The agreement provided for the establishment of the Palmach, Jewish assault troops, as partisan units whose duties, objectives and organizational structure was strictly limited and defined by the British military authorities. Special training centers were established, one of them at Yagur, which was recently raided by British troops in Palestine who unearthed a quantity of arms there.

The existence of the agreement was kept a “top military secret” and even local police officials were not informed of it. The British provided experts to train the Haganah and the Palmach. Later they formed special Jewish radio squads as well as commando groups throughout Palestine and Syria to maintain contact among the various units of the British forces in the Middle East.

BRITISH TRAINED JEWISH COMMANDO UNITS AND HAGANAH FOR PALESTINE DEFENSE

A commando unit for the Balkan countries was later added to the Palmach. Detailed plans and maps for every event–if Rommel’s army should penetrate Palestine–were worked out jointly by the British military headquarters and the Palmach. Several weeks before Gen. Montgomery’s attack at El Alamein, the commander of the British commando troops participated in a Palmach parade and addressed the unit.
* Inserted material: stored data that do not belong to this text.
File: config.mk
export PLATFORM = sky130hd
export DESIGN_NAME = packet_register_responder
export DESIGN_NICKNAME = d
export VERILOG_FILES = /design/src/rtl/packet_register_responder.sv
export SDC_FILE = /design/constraint.sdc
export NUM_CORES = 1
export LEC_CHECK = 0
export CAP_MARGIN = 20
export CORE_UTILIZATION = 50
export CTS_CLUSTER_DIAMETER = 80
export DETAILED_ROUTE_END_ITERATION = 16
export PLACE_DENSITY = 0.78
export SETUP_SLACK_MARGIN = 0.2
export SLEW_MARGIN = 20
export SYNTH_ARGS = -nofsm -noshare
export SYNTH_HDL_FRONTEND = slang
export SYNTH_SLANG_ARGS = --single-unit
File: constraint.sdc
create_clock -name ipClk -period 57.5 [get_ports ipClk]
set_input_delay 11.5 -clock ipClk [delete_from_list [all_inputs] [get_ports ipClk]]
set_output_delay 11.5 -clock ipClk [all_outputs]
set_load 0.02 [all_outputs]
File: src/rtl/packet_register_responder.sv
// Register-access responder for the UART packet link: parses read/write
// requests, executes them on a local 32-bit register file, and returns one reply
// packet per addressed request. The first reply beat appears on the cycle after
// the request's EoP beat. The Rx side is never stalled. Requests that arrive
// while a reply is still pending are dropped and counted.
//
// Ports:
//   ipClk        system clock
//   ipReset      asynchronous reset, active-high
//   ipRxStream   request beats from the packet receiver (no backpressure)
//   ipTxReady    transmitter ready; a beat moves on opTxStream.Valid && ipTxReady
//   opTxStream   reply beats to the packet transmitter
//   opRegisters  register file, register n at [32n+31:32n]
//   opWrStrobe   one-cycle pulse on the bit of the register being written
//   opDropCount  saturating count of dropped or abandoned requests

package uart_packet_pkg;
  typedef struct packed {
    logic [7:0] Destination;
    logic [7:0] Source;
    logic [7:0] Length;
    logic [7:0] Data;
    logic       SoP;
    logic       EoP;
    logic       Valid;
  } UART_PACKET;
endpackage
The Solel-Boneh, Jewish building cooperative, under the supervision of David Hacohen, who is now held in the Latrun detention camp, constructed secret fortresses. Hacohen’s home in Haifa served as a Liaison point for inter-military headquarters when British troops were operating against the Vichy French administration in Syria.
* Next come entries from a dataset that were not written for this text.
### src/rtl/cache_cmd_sequencer.sv
// Host-command to OBI sequencer for the cache register block: key/value/op writes,
// STATUS polling and VALUE_OUT readback, with a single outstanding OBI transaction.
module cache_cmd_sequencer #(
  parameter int unsigned            KEY_WIDTH   = 32,
  parameter int unsigned            VALUE_WIDTH = 32,
  parameter int unsigned            ADDR_WIDTH  = 32,
  parameter logic [ADDR_WIDTH-1:0]  BASE_ADDR   = '0,
  parameter int unsigned            POLL_LIMIT  = 64
) (
  input  logic                   clk,
  input  logic                   rst_n,
  input  logic                   cmd_valid_i,
  output logic                   cmd_ready_o,
  input  logic [1:0]             cmd_op_i,
  input  logic [KEY_WIDTH-1:0]   cmd_key_i,
  input  logic [VALUE_WIDTH-1:0] cmd_val_i,
  output logic                   rsp_valid_o,
  input  logic                   rsp_ready_i,
  output logic                   rsp_hit_o,
  output logic [VALUE_WIDTH-1:0] rsp_data_o,
  output logic                   rsp_err_o,
  output logic                   obi_req_o,
  input  logic                   obi_gnt_i,
  output logic [ADDR_WIDTH-1:0]  obi_addr_o,
  output logic                   obi_we_o,
  output logic [3:0]             obi_be_o,
  output logic [31:0]            obi_wdata_o,
  input  logic                   obi_rvalid_i,
  input  logic [31:0]            obi_rdata_i,
  input  logic                   obi_err_i
);

  localparam int unsigned CNT_W = $clog2(POLL_LIMIT + 1);

  localparam logic [ADDR_WIDTH-1:0] A_OP     = BASE_ADDR;
  localparam logic [ADDR_WIDTH-1:0] A_STATUS = BASE_ADDR + ADDR_WIDTH'(4);
  localparam logic [ADDR_WIDTH-1:0] A_KEY    = BASE_ADDR + ADDR_WIDTH'(8);
  localparam logic [ADDR_WIDTH-1:0] A_VIN    = BASE_ADDR + ADDR_WIDTH'(12);
  localparam logic [ADDR_WIDTH-1:0] A_VOUT   = BASE_ADDR + ADDR_WIDTH'(16);

  localparam logic [1:0] OP_GET = 2'd1;
  localparam logic [1:0] OP_PUT = 2'd2;

  typedef enum logic [2:0] {
    S_IDLE, S_WR_KEY, S_WR_VAL, S_WR_OP, S_POLL, S_RD_DATA, S_RESP
  } state_e;

  state_e                 state_q;
  logic                   cmd_ready_q;
  logic                   rsp_valid_q;
  logic                   hit_q;
  logic                   err_q;
  logic [VALUE_WIDTH-1:0] data_q;
  logic                   req_q;
  logic [ADDR_WIDTH-1:0]  addr_q;
  logic                   we_q;
  logic [31:0]            wdata_q;
  logic                   outst_q;
  logic [CNT_W-1:0]       cnt_q;
  logic [CNT_W-1:0]       cnt_d;
  logic [1:0]             op_q;
  logic [VALUE_WIDTH-1:0] val_q;

  assign cnt_d = cnt_q + CNT_W'(1);

  always_ff @(posedge clk or negedge rst_n) begin
    if (!rst_n) begin
      state_q     <= S_IDLE;
      cmd_ready_q <= 1'b1;
      rsp_valid_q <= 1'b0;
      hit_q       <= 1'b0;
      err_q       <= 1'b0;
      data_q      <= '0;
      req_q       <= 1'b0;
      addr_q      <= '0;
      we_q        <= 1'b0;
      wdata_q     <= '0;
      outst_q     <= 1'b0;
      cnt_q       <= '0;
      op_q        <= '0;
      val_q       <= '0;
    end else begin
      if (req_q && obi_gnt_i) begin
        req_q   <= 1'b0;
        outst_q <= 1'b1;
      end
      case (state_q)
        // cmd_ready_q is high exactly while idle, so cmd_valid_i alone qualifies capture
        S_IDLE: begin
          if (cmd_valid_i) begin
            cmd_ready_q <= 1'b0;
            op_q        <= cmd_op_i;
            val_q       <= cmd_val_i;
            if (cmd_op_i == 2'd0) begin
              state_q     <= S_RESP;
              rsp_valid_q <= 1'b1;
              err_q       <= 1'b1;
            end else begin
              state_q <= S_WR_KEY;
              req_q   <= 1'b1;
              addr_q  <= A_KEY;
              we_q    <= 1'b1;
              wdata_q <= 32'(cmd_key_i);
            end
          end
        end
        S_RESP: begin
          if (rsp_ready_i) begin
            state_q     <= S_IDLE;
            cmd_ready_q <= 1'b1;
            rsp_valid_q <= 1'b0;
            hit_q       <= 1'b0;
            err_q       <= 1'b0;
            data_q      <= '0;
            cnt_q       <= '0;
          end
        end
        default: begin
          if (outst_q && obi_rvalid_i) begin
            outst_q <= 1'b0;
            if (obi_err_i) begin
              state_q     <= S_RESP;
              rsp_valid_q <= 1'b1;
              err_q       <= 1'b1;
              hit_q       <= 1'b0;
              data_q      <= '0;
            end else begin
              case (state_q)
                S_WR_KEY: begin
                  req_q <= 1'b1;
                  we_q  <= 1'b1;
                  if (op_q == OP_PUT) begin
                    state_q <= S_WR_VAL;
                    addr_q  <= A_VIN;
                    wdata_q <= 32'(val_q);
                  end else begin
                    state_q <= S_WR_OP;
                    addr_q  <= A_OP;
                    wdata_q <= 32'(op_q);
                  end
                end
                S_WR_VAL: begin
                  state_q <= S_WR_OP;
                  req_q   <= 1'b1;
                  addr_q  <= A_OP;
                  we_q    <= 1'b1;
                  wdata_q <= 32'(op_q);
                end
                S_WR_OP: begin
                  state_q <= S_POLL;
                  req_q   <= 1'b1;
                  addr_q  <= A_STATUS;
                  we_q    <= 1'b0;
                  wdata_q <= '0;
                  cnt_q   <= '0;
                end
                S_POLL: begin
                  if (obi_rdata_i[0]) begin
                    if (cnt_d == CNT_W'(POLL_LIMIT)) begin
                      state_q     <= S_RESP;
                      rsp_valid_q <= 1'b1;
                      err_q       <= 1'b1;
                      hit_q       <= 1'b0;
                    end else begin
                      req_q <= 1'b1;
                      cnt_q <= cnt_d;
                    end
                  end else begin
                    hit_q <= obi_rdata_i[1];
                    if (op_q == OP_GET && obi_rdata_i[1]) begin
                      state_q <= S_RD_DATA;
                      req_q   <= 1'b1;
                      addr_q  <= A_VOUT;
                    end else begin
                      state_q     <= S_RESP;
                      rsp_valid_q <= 1'b1;
                    end
                  end
                end
                S_RD_DATA: begin
                  state_q     <= S_RESP;
                  rsp_valid_q <= 1'b1;
                  data_q      <= obi_rdata_i[VALUE_WIDTH-1:0];
                end
                default: ;
              endcase
            end
          end
        end
      endcase
    end
  end

  assign cmd_ready_o = cmd_ready_q;
  assign rsp_valid_o = rsp_valid_q;
  assign rsp_hit_o   = hit_q;
  assign rsp_data_o  = data_q;
  assign rsp_err_o   = err_q;
  assign obi_req_o   = req_q;
  assign obi_addr_o  = addr_q;
  assign obi_we_o    = we_q;
  assign obi_be_o    = 4'hF;
  assign obi_wdata_o = wdata_q;

endmodule

### config.mk
export PLATFORM = sky130hd
export DESIGN_NAME = cache_cmd_sequencer
export DESIGN_NICKNAME = d
export VERILOG_FILES = /design/src/rtl/cache_cmd_sequencer.sv
export SDC_FILE = /design/constraint.sdc
export NUM_CORES = 1
export LEC_CHECK = 0
export BUFFER_PORTS_ARGS = -buffer_cell sky130_fd_sc_hd__buf_2
export CORE_ASPECT_RATIO = 1.4
export CORE_MARGIN = 10
export CORE_UTILIZATION = 50
export DETAILED_ROUTE_END_ITERATION = 10
export PLACE_DENSITY = 0.83
export SYNTH_ARGS = -nofsm -noshare
export SYNTH_HDL_FRONTEND = slang
export SYNTH_SLANG_ARGS = --single-unit
### constraint.sdc
create_clock -name clk -period 2.35 [get_ports clk]
set_clock_uncertainty 0.05 [all_clocks]
set_input_delay 0.235 -clock clk [delete_from_list [all_inputs] [get_ports clk]]
set_output_delay 0.235 -clock clk [all_outputs]
set_load 0.02 [all_outputs]
==> flow_summary.rst <==
.. list-table::
   :header-rows: 1

   * - Metric
     - Value
   * - Result of the run
     - complete, no violations
   * - Post-synthesis cell type with the largest combined area
     - sky130_fd_sc_hd__dfrtp_1
   * - Leakage power total
     - 4.381 nW
   * - Total clock buffers created by CTS
     - 17
   * - Slew @ Worst Pin
     - 0.7501 ns
   * - Number of violations reported at the end of detailed-routing iteration 0
     - 331
   * - Fraction of power consumed by sequential logic
     - 32.1%
   * - Fill cells
     - 850
   * - Total grt overflow
     - 0
   * - Count of distinct cell types in the synthesized netlist
     - 61
   * - Worst path slowest cell
     - sky130_fd_sc_hd__dfrtp_1
   * - Kind of end point of the critical path
     - register
   * - Total area of sequential cells
     - 0.002954 mm2
   * - Number of cells on the worst reg-to-reg path
     - 6
   * - Worst ir drop on vdd
     - 631.1 uV
   * - Antenna Nets Post-Route
     - 0
   * - Area added between synthesis and finish
     - 35.72%
   * - Final critical-path required period
     - 2.220 ns
   * - Ratio of cells with drive above 1 in the final layout
     - 33.57%
   * - Die X
     - 112.2 um
   * - Path type of the worst setup path
     - register to register
   * - FP Rows
     - 47
   * - Maximum clock insertion buffer count
     - 2
   * - Area occupied by multi-input gates
     - 0.002628 mm2
   * - IO buf count
     - 177
   * - Post-layout power
     - 0.009930 W
   * - Delay of the slowest critical-path stage
     - 0.43 ns
   * - Number of standard cells in the layout, taps in and fillers out
     - 991
   * - Instance count after placement with tap cells included
     - 914
   * - Crit path DAT
     - 2.46 ns
   * - Most common flop cell mapped by yosys
     - sky130_fd_sc_hd__dfrtp_1
   * - Final Setup Violations
     - 0
   * - Largest net degree at the start of global routing
     - 71
   * - Number of register bits inferred by synthesis
     - 118
   * - Starting density of the core
     - 50.57%
   * - Cell-by-cell listing of the critical path
     - buf_4, nor3_4, nand2_1, o22ai_4, o221ai_4, mux2_2
   * - Area of the mapped netlist
     - 0.005948 mm2
   * - Post-route clock period utilization
     - 94.46%
   * - Startpoint type of the worst setup path
     - register
   * - Class of the tightest hold or removal check
     - input pin to register
   * - Mean post-synth cell area
     - 9.848 um2
   * - Die height
     - 149.1 um
   * - Biggest fanout along the worst timing path
     - 16
   * - Hold path cells
     - 3
   * - Global-route wire length before repair
     - 28480 um
   * - GR Util All Layers
     - 21.11%
   * - H-Tree Depth
     - 4
   * - Via count of the first global-routing pass
     - 5589
   * - Commonest non-fill, non-tap cell in the layout
     - sky130_fd_sc_hd__buf_2
   * - Critical path buffers and inverters
     - 1
   * - Clk sinks
     - 118
   * - Sw Share
     - 37.85%
   * - Reg-to-reg slack, setup
     - 0.13 ns
   * - Final routed wire length divided by cell count
     - 19.01 um
   * - Count of mapped cells out of synthesis
     - 604
   * - HP Start
     - obi_rdata_i[28]
   * - Combinational group share of total power
     - 39.6%
   * - Highest clock frequency the design can meet
     - 450.5 MHz
   * - Hold Fails Final Rpt
     - 0
   * - Top cell type's share of synthesized area
     - 49.22%
   * - Clock network fraction of total power
     - 28.2%
   * - Fin util
     - 68.64%
   * - CTS tree
     - built
   * - Number of primary I/O pins
     - 211
   * - End point of the most critical hold path
     - rsp_data_o[28]$_DFFE_PN0P_
   * - Max transition margin
     - 49.99%
   * - Internal power component
     - 0.006172 W
   * - Area contributors post-synth
     - sky130_fd_sc_hd__dfrtp_1 (49%), sky130_fd_sc_hd__nand2_1 (9.5%), sky130_fd_sc_hd__mux2_2 (6.4%)
   * - Net switching power
     - 0.003758 W
   * - Sum of routed wire length over all layers
     - 18840 um
   * - Number of pins exceeding their max-slew limit in the final report
     - 0
   * - Placeable core region
     - 0.01176 mm2
   * - Worst path required time
     - 2.59 ns
   * - Clock latency reported for the late side of the worst-skew pair
     - 0.41 ns
   * - Remaining routing DRC violations
     - 0
   * - Reg-to-Reg Start
     - state_q[2]$_DFFE_PN0P_
   * - Leading cell types in the layout, fill and taps excluded
     - sky130_fd_sc_hd__buf_2 (176), sky130_fd_sc_hd__nand2_1 (151), sky130_fd_sc_hd__dfrtp_1 (117)
   * - Die Footprint
     - 0.01672 mm2
   * - # Max-Cap Violations
     - 0
   * - RSZ-0062 raised after global routing
     - false
   * - Share of synthesized area occupied by flip-flops and latches
     - 49.66%
   * - Clock transition at the registers of the reported paths
     - 0.06 ns
   * - Number of nets in the finished design
     - 940
   * - Share of synthesized flip-flops with an asynchronous set or reset
     - 100.0%
   * - Per-cell via count in the routed design
     - 5.394
   * - DR vias
     - 5345
   * - Post-DP HPWL
     - 12520 um
   * - PD cells
     - 1230 mW/mm2
   * - CTS Root Buffer Type
     - sky130_fd_sc_hd__clkbuf_16
   * - Synth Warn #
     - 0
   * - Routability congestion estimate from global placement
     - 0.9080
   * - Initial antenna violation count
     - 1
   * - Total iterations of the first detailed-routing run
     - 5
   * - Destination of the worst register-to-register timing path
     - obi_wdata_o[16]$_DFFE_PN0P_
   * - Largest delay contributor family on the critical path
     - compound AO/OA/AOI/OAI gates
   * - Number of synthesized flops with an enable pin
     - 0
==> timing repair <==
item,4_1_cts,5_1_grt
endpoints found under the setup margin,14,39
buffers inserted,0,4
gates cloned,0,1
endpoints found under the hold margin,59,0
hold buffers,40,0
resized for setup,0,4
pin swaps,0,0
==> how the worst max path moves through the flow <==
stage	start	end	cells after the start
finish	state_q[2]$_DFFE_PN0P_	obi_wdata_o[16]$_DFFE_PN0P_	6
global route	state_q[2]$_DFFE_PN0P_	obi_wdata_o[1]$_DFFE_PN0P_	6
CTS	state_q[2]$_DFFE_PN0P_	obi_wdata_o[6]$_DFFE_PN0P_	6
detailed placement	state_q[2]$_DFFE_PN0P_	obi_wdata_o[6]$_DFFE_PN0P_	6
global placement	state_q[2]$_DFFE_PN0P_	obi_wdata_o[6]$_DFFE_PN0P_	6
floorplan	cnt_q[0]$_DFFE_PN0P_	obi_req_o$_DFF_PN0_	7
==> synth_stat cells, types with 2 or more instances <==
master / instances
sky130_fd_sc_hd__nand2_1: 151
sky130_fd_sc_hd__dfrtp_1: 117
sky130_fd_sc_hd__buf_4: 38
sky130_fd_sc_hd__inv_1: 37
sky130_fd_sc_hd__mux2_2: 34
sky130_fd_sc_hd__mux2i_1: 31
sky130_fd_sc_hd__a22o_1: 30
sky130_fd_sc_hd__o21ai_0: 22
sky130_fd_sc_hd__clkbuf_1: 19
sky130_fd_sc_hd__nor2_1: 12
sky130_fd_sc_hd__a21oi_1: 9
sky130_fd_sc_hd__buf_2: 9
sky130_fd_sc_hd__nand4_1: 6
sky130_fd_sc_hd__a31oi_1: 5
sky130_fd_sc_hd__nor2b_1: 5
sky130_fd_sc_hd__a32oi_1: 4
sky130_fd_sc_hd__ha_1: 4
sky130_fd_sc_hd__nand3_1: 4
sky130_fd_sc_hd__o21ai_1: 4
sky130_fd_sc_hd__and3b_1: 3
sky130_fd_sc_hd__nand2b_1: 3
sky130_fd_sc_hd__nor3_1: 3
sky130_fd_sc_hd__nor3b_1: 3
sky130_fd_sc_hd__or3_1: 3
sky130_fd_sc_hd__a2bb2oi_1: 2
sky130_fd_sc_hd__a41oi_1: 2
sky130_fd_sc_hd__and2_1: 2
sky130_fd_sc_hd__conb_1: 2
sky130_fd_sc_hd__nand2_2: 2
sky130_fd_sc_hd__nand3b_1: 2
sky130_fd_sc_hd__o2111ai_1: 2
sky130_fd_sc_hd__o211ai_1: 2
sky130_fd_sc_hd__o31a_1: 2
sky130_fd_sc_hd__o41ai_1: 2
sky130_fd_sc_hd__or4_1: 2
==> kinds of logic (layout without fill, tap and decap cells) <==
kind of cell / count (synthesis) / in the layout / synth area share, %
DFF: 118 / 118 / 49.66
buffers and inverters: 105 / 312 / 9.339
and+or+nand+nor: 209 / 209 / 15.67
adders and majority gates: 4 / 4 / 0.8414
other: 2 / 34 / 0.1263
AOI/OAI and AO/OA: 100 / 101 / 12.52
muxes: 66 / 66 / 11.84
==> routing by layer <==
metal	up-vias	routed length [um]	track usage [%]
met5	-	0	0
met4	0	802	12.34
met3	58	1205	5.556
met2	277	9940	36.96
met1	2550	6889	22.31
li1	2460	-	-
==> power groups by stage <==
stage	registers (W)	clock network (W)	logic, W
after floorplan	0.00362	0	0.00200
after global placement	0.00316	0	0.00362
after detailed placement	0.00320	0	0.00372
after CTS	0.00317	0.00284	0.00380
after global routing	0.00327	0.00296	0.00426
final	0.00319	0.00280	0.00394
==> metrics by stage <==
step	setup TNS (ns)	area, um2	setup slack [ns]	hold WS (ns)
6_report	0	8073	0.1301	0.01080
5_1_grt	0	8073	0.004327	0.008915
4_1_cts	-0.1230	7986	-0.05373	0.001357
3_5_place_dp	-0.2438	6953	-0.05837	0.09710
3_3_place_gp	0	6953	0.01697	0.09936
2_1_floorplan	0	6065	0.3091	-0.1106
==> worst register-to-register path, cell delays in order, from the launching register on <==
cell and delay, ns:
sky130_fd_sc_hd__dfrtp_1 0.43, sky130_fd_sc_hd__buf_4 0.19, sky130_fd_sc_hd__nor3_4 0.20, sky130_fd_sc_hd__nand2_1 0.14
sky130_fd_sc_hd__o22ai_4 0.35, sky130_fd_sc_hd__o221ai_4 0.37, sky130_fd_sc_hd__mux2_2 0.38
==> state kept, by name, indices dropped and copies added, names as in the netlist <==
signal       flops
obi_wdata_o     32
rsp_data_o      32
val_q           32
cnt_q            7
obi_addr_o       3
state_q          3
op_q             2
cmd_ready_o      1
obi_req_o        1
obi_we_o         1
outst_q          1
rsp_err_o        1
rsp_hit_o        1
rsp_valid_o      1
==> cell type report <==
type	instances	share of cell area [%]
multi-input cells	413	32.55
inverters	37	1.720
repair buffers	244	18.99
clock inverters	13	2.526
diodes	1	0.03100
flip-flops and latches	118	36.59
well taps	147	2.278
clock buffers	18	5.316
No activity file was read; power rests on OpenSTA's default activity.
One of the details of the general plan was that Haifa was to become a second Tobruk and that Jewish commandos were to defend the city to the last. When news arrived that Rommel was receiving reinforcements, especially airborne troops, British military headquarters asked the Haganah to prepare detailed plans for the immediate defense of Jewish and Arab districts alike. Facing a shortage of arms, the British military leaders asked the Haganah to arm their people from their own stores, which are now being sought by British troops.

A special force of German-speaking Jews was also set up to infiltrate and operate behind enemy lines. One such unit was named for Peter Haas, a Jewish commando leader who fell during an attack upon a German camp in Cyrenaica. Jewish refugees, some of who are among those now deported to Cyprus, then reported the movement and disposition of enemy forces all over Europe, the article discloses.